La reducción presupuestaria afecta al programa que aloja el Plan Nacional de Búsqueda, iniciativa impulsada en 2023 para la conmemoración de los 50 años del golpe militar y que busca esclarecer el destino final de las víctimas de desaparición forzada. El recorte, sumado a cambios de personal cualificado, compromete su continuidad y priorización, según señalaron los familiares.

Mónica Monsalves, desde Cerro Chena, lugar donde fusilaron a su padre en 1973 y donde se realizan excavaciones para buscar un posible cementerio clandestino, afirmó a EFE: «Tenemos una incertidumbre tremenda porque no sabemos qué va a pasar con la búsqueda de nuestros familiares, este es un Gobierno que no da esas garantías».

Paola Tognola, quien busca desaparecidos en Tocopilla, en el norte del país, expresó: «No tenemos claridad de qué va a pasar el próximo año. Si bien nos dicen que tengamos tranquilidad, tenemos el temor de que nos comiencen de nuevo a cerrar las puertas», en respuesta al anuncio del Gobierno de que los fondos solo están garantizados para 2026.

Margarita Romero, presidenta de la Agrupación de Familiares de Colonia Dignidad, sostuvo que los dos primeros meses de este nuevo Gobierno evidencian «un proceso de desmantelamiento progresivo de las políticas de verdad, justicia y memoria, claras señales que configuran un preocupante nuevo ciclo de impunidad que vuelve a dañar a las víctimas y sus familias».

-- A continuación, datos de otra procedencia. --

File: config.mk
export PLATFORM = sky130hd
export DESIGN_NAME = load_fu
export DESIGN_NICKNAME = d
export VERILOG_FILES = /design/src/rtl/load_fu_pkg.sv /design/src/rtl/load_fu_align.sv /design/src/rtl/load_fu.sv
export SDC_FILE = /design/constraint.sdc
export NUM_CORES = 1
export LEC_CHECK = 0
export CAP_MARGIN = 20
export CORE_UTILIZATION = 40
export CTS_CLUSTER_SIZE = 16
export DETAILED_ROUTE_END_ITERATION = 10
export GPL_ROUTABILITY_DRIVEN = 0
export PLACE_DENSITY = 0.82
export SLEW_MARGIN = 25
export SYNTH_ARGS = -nofsm -noshare
export SYNTH_HDL_FRONTEND = slang
export SYNTH_SLANG_ARGS = --single-unit
export TNS_END_PERCENT = 30
File: constraint.sdc
create_clock -name clk -period 2.56 [get_ports clk]
set_input_delay 0.256 -clock clk [delete_from_list [all_inputs] [get_ports clk]]
set_output_delay 0.256 -clock clk [all_outputs]
set_load 0.005 [all_outputs]
File: src/rtl/load_fu_pkg.sv
// Shared load-unit types: issued-entry layout, FSM states, load funct3 codes
// and the branch-tag flush-hit test that the reservation stations also use.
package load_fu_pkg;

  localparam int ROB_IDX_W = 3;
  localparam int BR_TAG_W  = 4;

  typedef struct packed {
    logic                sign;
    logic [BR_TAG_W-1:0] tag;
  } branch_tag_t;

  typedef struct packed {
    logic [31:0]          rs1_data;
    logic [31:0]          imm;
    logic [2:0]           funct3;
    logic [ROB_IDX_W-1:0] rob_idx;
    branch_tag_t          br_tag;
  } ResEntryLd_reg_t;

  typedef enum logic [1:0] {IDLE, REQ, WAIT, BCAST} ld_fu_state_t;

  localparam logic [2:0] F3_LB  = 3'b000;
  localparam logic [2:0] F3_LH  = 3'b001;
  localparam logic [2:0] F3_LW  = 3'b010;
  localparam logic [2:0] F3_LBU = 3'b100;
  localparam logic [2:0] F3_LHU = 3'b101;

  // An entry is younger than the mispredicted branch when its tag covers the
  // branch's bits; the sign bit flips which side must cover the other.
  function automatic logic flush_hit(input branch_tag_t entry_tag,
                                     input branch_tag_t mispred_tag);
    if (entry_tag.sign == mispred_tag.sign)
      return (entry_tag.tag & mispred_tag.tag) == mispred_tag.tag;
    else
      return (entry_tag.tag & mispred_tag.tag) == entry_tag.tag;
  endfunction

endpackage

File: src/rtl/load_fu_align.sv
// Byte-lane logic for loads: read mask for the request and the shifted,
// sign- or zero-extended value extracted from the returned word.
module load_align
  import load_fu_pkg::*;
(
  input  logic [31:0] rdata,
  input  logic [1:0]  offset,
  input  logic [2:0]  funct3,
  output logic [31:0] value,
  output logic [3:0]  rmask
);

  logic [31:0] shifted;

  always_comb begin
    shifted = rdata >> {offset, 3'b000};
    case (funct3)
      F3_LB:   value = {{24{shifted[7]}}, shifted[7:0]};
      F3_LBU:  value = {24'b0, shifted[7:0]};
      F3_LH:   value = {{16{shifted[15]}}, shifted[15:0]};
      F3_LHU:  value = {16'b0, shifted[15:0]};
      default: value = shifted;
    endcase
  end

  always_comb begin
    case (funct3)
      F3_LB, F3_LBU: rmask = 4'b0001 << offset;
      F3_LH, F3_LHU: rmask = 4'b0011 << offset;
      default:       rmask = 4'b1111;
    endcase
  end

endmodule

El subsecretario de Derechos Humanos, Pablo Mira, declaró a EFE que el Ejecutivo ha sido «enfático» respecto de la continuidad del Plan y que se coordinan diligencias con el Poder Judicial. «Sabemos que es una política de Estado que debemos apoyar», afirmó.

Las críticas también crecieron tras la reciente liberación de un exagente de la policía política de Pinochet, César Manríquez, condenado por la desaparición forzada de 86 personas, torturas sistemáticas y una ejecución. Manríquez se benefició de un fallo dividido de la Corte Suprema que aceptó liberarlo por una supuesta enajenación mental.

Francisco Ugas, jefe jurídico de Estudio Caucoto Abogados, declaró que el caso evidenció «falencias metodológicas graves en informes médicos utilizados para justificar beneficios judiciales». Ugas subrayó que «cuando existen sospechas de simulación o antecedentes técnicos insuficientes, el organismo debe recurrir y agotar todas las instancias. Existen señales que ponen en duda la continuidad de programas fundamentales para la investigación y sanción de crímenes de lesa humanidad».

El abogado también recalcó que «el Derecho Internacional prohíbe indultos y medidas excepcionales que impliquen impunidad para condenados» por este tipo de delitos.

Hasta abril de 2026, la Unidad de Programas de Derechos Humanos (UPDH), dependiente del estado, participaba en 430 causas criminales.

Los posibles indultos a criminales de la dictadura como Miguel Krassnoff, exagente sentenciado a más de mil años de prisión, son otra preocupación para las familias. El presidente Kast dijo en campaña que valoraba esa posibilidad.

En el gabinete se encuentran ministros como Fernando Rabat, de Justicia y Derechos Humanos, quien integró el equipo jurídico que defendió a Pinochet en el juicio por la Operación Colombo y en el Caso Riggs, y Fernando Barros, de Defensa, quien actuó como abogado y vocero de Pinochet durante su detención en Londres en 1998.

Barros afirmó en una entrevista reciente: «¿Qué justicia reparatoria va a haber cuando usted tiene un viejito que está gagá (senil)? Eso ya más bien no es justicia, es venganza.»